La Serbie, le Monténégro, la Macédoine du Nord et l’Albanie sont à des stades divers du processus d’adhésion à l’UE.

Le Kosovo, dont l’indépendance n’est pas reconnue par cinq pays de l’UE, semble éloigné, pour l’heure, d’une telle perspective.

« La Russie est imprévisible »

Pour Albin Kurti un soutien accru est tout aussi important pour le sud-est de l’Europe où la Russie a une influence non négligeable.

« Le président de la Russie est imprévisible. C’est un chef de guerre et non un leader de paix », a déclaré M. Kurti, assurant que Vladimir Poutine « utilisera les acteurs qu’il contrôle, également dans les Balkans occidentaux ».
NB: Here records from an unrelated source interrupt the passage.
What follows belongs to an exercise in optimizing a design on an open flow for small area; a production flow would make more cautious choices.
The RTL of this run was laid out without a check of its function.
Power figures rest on the tool's default switching activity, not on a simulated workload.

`config.mk`:
```
export PLATFORM = sky130hd
export DESIGN_NAME = fifo
export DESIGN_NICKNAME = fifo
export VERILOG_FILES = /design/flow/design.v
export SDC_FILE = /design/flow/constraint.sdc
export NUM_CORES = 4
export LEC_CHECK = 0
export CAP_MARGIN = 20
export CORE_MARGIN = 2
export CORE_UTILIZATION = 40
export SLEW_MARGIN = 20
```
`constraint.sdc`:
```
create_clock -name core_clock -period 5.0 [get_ports {clk}]
set_input_delay 1.0000 -clock core_clock [delete_from_list [all_inputs] [get_ports {clk}]]
set_output_delay 1.0000 -clock core_clock [all_outputs]
set_load 0.01 [all_outputs]
```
« Les Balkans occidentaux et le Kosovo en particulier sont menacés. Dans le passé, le président russe nous mentionnait une fois par mois, désormais c’est plusieurs fois par semaine », a déclaré Albin Kurti.

Soutien à l’Ukraine

Immédiatement après le début de l’invasion russe en Ukraine, le ministre kosovar de la Défense a appelé à accélérer le processus d’adhésion du Kosovo à l’OTAN et la mise en place d’une base militaire américaine permanente dans ce territoire afin de « garantir la paix, la sécurité et la stabilité dans les Balkans occidentaux et la région ».

En dépit de ses moyens économiques et politiques limités, le Kosovo a offert son soutien à l’Ukraine qui pourtant refuse elle aussi de reconnaître l’indépendance de l’ancienne province serbe.
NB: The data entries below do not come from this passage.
Context: an optimization exercise on an open-source flow, tuned for small area, a short achievable clock period and few clock cycles. The choices shown serve that exercise and are no tape-out recipe. Only simulation tests tie the RTL to the original design; equivalence was not proved. Power and IR drop assume default switching activity.

## main
==> flow/design.v <==
module axi_data_width_downsizer #(
	parameter			DATA_WIDTH_FROM	= 64,
	parameter			DATA_WIDTH_TO	= 8,
	parameter	byte	TID_WIDTH		= 1,
	parameter	byte	TDEST_WIDTH		= 1,
	parameter	byte	TUSER_WIDTH		= 1,
	parameter	bit		TID_EN			= 0,
	parameter	bit		TDEST_EN		= 0,
	parameter	bit		TUSER_EN		= 0
)(
	input logic aclk,
	input logic areset_n,
	output	logic								s_axis_tready,
	input	logic								s_axis_tvalid,
	input	logic [DATA_WIDTH_FROM - 1:0]		s_axis_tdata,
	input	logic [DATA_WIDTH_FROM / 8 - 1:0]	s_axis_tkeep,
	input	logic								s_axis_tlast,
	input	logic [TID_WIDTH - 1:0]				s_axis_tid,
	input	logic [TDEST_WIDTH - 1:0]			s_axis_tdest,
	input	logic [TUSER_WIDTH - 1:0]			s_axis_tuser,
	input	logic								m_axis_tready,
	output	logic								m_axis_tvalid,
	output	logic [DATA_WIDTH_TO - 1:0]			m_axis_tdata,
	output	logic [DATA_WIDTH_TO / 8 - 1:0]		m_axis_tkeep,
	output	logic								m_axis_tlast,
	output	logic [TID_WIDTH - 1:0]				m_axis_tid,
	output	logic [TDEST_WIDTH - 1:0]			m_axis_tdest,
	output	logic [TUSER_WIDTH - 1:0]			m_axis_tuser
);
localparam	COUNT	= DATA_WIDTH_FROM / DATA_WIDTH_TO;
localparam	KW		= DATA_WIDTH_TO / 8;
logic								b_valid;
logic [COUNT - 1:0]					b_sel;
logic [DATA_WIDTH_FROM - 1:0]		b_data;
logic [DATA_WIDTH_FROM / 8 - 1:0]	b_keep;
logic								b_last;
logic								s_ready_q;	 
logic								o_empty;	 
logic								o_valid_q;	 
logic [DATA_WIDTH_TO - 1:0]			o_data;
logic [KW - 1:0]					o_keep;
logic								o_last;
logic								o_load;
logic [COUNT - 1:0]					chunk_end;	 
logic [COUNT - 1:0]					chunk_last;	 
logic								b_end;
logic								s_end;
logic [DATA_WIDTH_TO - 1:0]			n_data;
logic [KW - 1:0]					n_keep;
logic								n_last;
logic								b_valid_n;
logic								o_valid_n;
logic [COUNT - 1:0]					b_sel_n;
assign s_axis_tready = s_ready_q;
assign m_axis_tvalid = o_valid_q;
assign m_axis_tdata  = o_data;
assign m_axis_tkeep  = o_keep;
assign m_axis_tlast  = o_last;
assign m_axis_tid    = '0;
assign m_axis_tdest  = '0;
assign m_axis_tuser  = '0;
assign o_load = o_empty || m_axis_tready;
always_comb begin
	for (int j = 0; j < COUNT - 1; j++) begin
		chunk_end[j]  = (b_keep[(j + 1) * KW +: KW] == '0);
		chunk_last[j] = chunk_end[j];
	end
	chunk_end[COUNT - 1]  = 1'b1;
	chunk_last[COUNT - 1] = b_last;
end
assign b_end = |(b_sel & chunk_end);
assign s_end = (COUNT == 1) || (s_axis_tkeep[KW +: KW] == '0);
always_comb begin
	n_data = b_valid ? '0 : s_axis_tdata[DATA_WIDTH_TO - 1:0];
	n_keep = b_valid ? '0 : s_axis_tkeep[KW - 1:0];
	n_last = b_valid ? |(b_sel & chunk_last) : (COUNT == 1 ? s_axis_tlast : s_end);
	for (int j = 0; j < COUNT; j++) begin
		n_data = n_data | ({DATA_WIDTH_TO{b_sel[j]}} & b_data[j * DATA_WIDTH_TO +: DATA_WIDTH_TO]);
		n_keep = n_keep | ({KW{b_sel[j]}} & b_keep[j * KW +: KW]);
	end
end
always_comb begin
	if (b_valid) begin
		o_valid_n = 1'b1;
		if (o_load) begin
			b_valid_n = !b_end;
			b_sel_n = b_end ? '0 : (b_sel << 1);
		end else begin
			b_valid_n = 1'b1;
			b_sel_n = b_sel;
		end
	end else begin
		o_valid_n = s_axis_tvalid;
		if (o_load) begin
			b_valid_n = s_axis_tvalid && !s_end;
			b_sel_n = (s_axis_tvalid && !s_end) ? COUNT'(2) : '0;
		end else begin
			b_valid_n = s_axis_tvalid;
			b_sel_n = s_axis_tvalid ? COUNT'(1) : '0;
		end
	end
end
always_ff @(posedge aclk) begin
	if (!areset_n) begin
		b_valid   <= 1'b0;
		s_ready_q <= 1'b1;
		b_sel     <= '0;
		o_empty   <= 1'b1;
		o_valid_q <= 1'b0;
	end else begin
		b_valid   <= b_valid_n;
		s_ready_q <= !b_valid_n;
		b_sel     <= b_sel_n;
		if (o_load) begin
			o_empty   <= !o_valid_n;
			o_valid_q <= o_valid_n;
		end
	end
end
always_ff @(posedge aclk) begin
	if (!b_valid) begin
		b_data <= s_axis_tdata;
		b_keep <= s_axis_tkeep;
		b_last <= s_axis_tlast;
	end
end
always_ff @(posedge aclk) begin
	if (o_load) begin
		o_data <= n_data;
		o_keep <= n_keep;
		o_last <= n_last;
	end
end
endmodule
La semaine dernière, Pristina a condamné l’invasion « illégale, injustifiée et non provoquée » de l’Ukraine. Par ailleurs, les autorités planifient l’accueil, si nécessaire de milliers de réfugiés ukrainiens.

« Nous voyons beaucoup de similarités avec la situation où nous nous trouvions il y a un quart de siècle », a dit M. Kurti. « Un voisin bien plus grand vous occupe, discrimine et opprime en créant un apartheid ».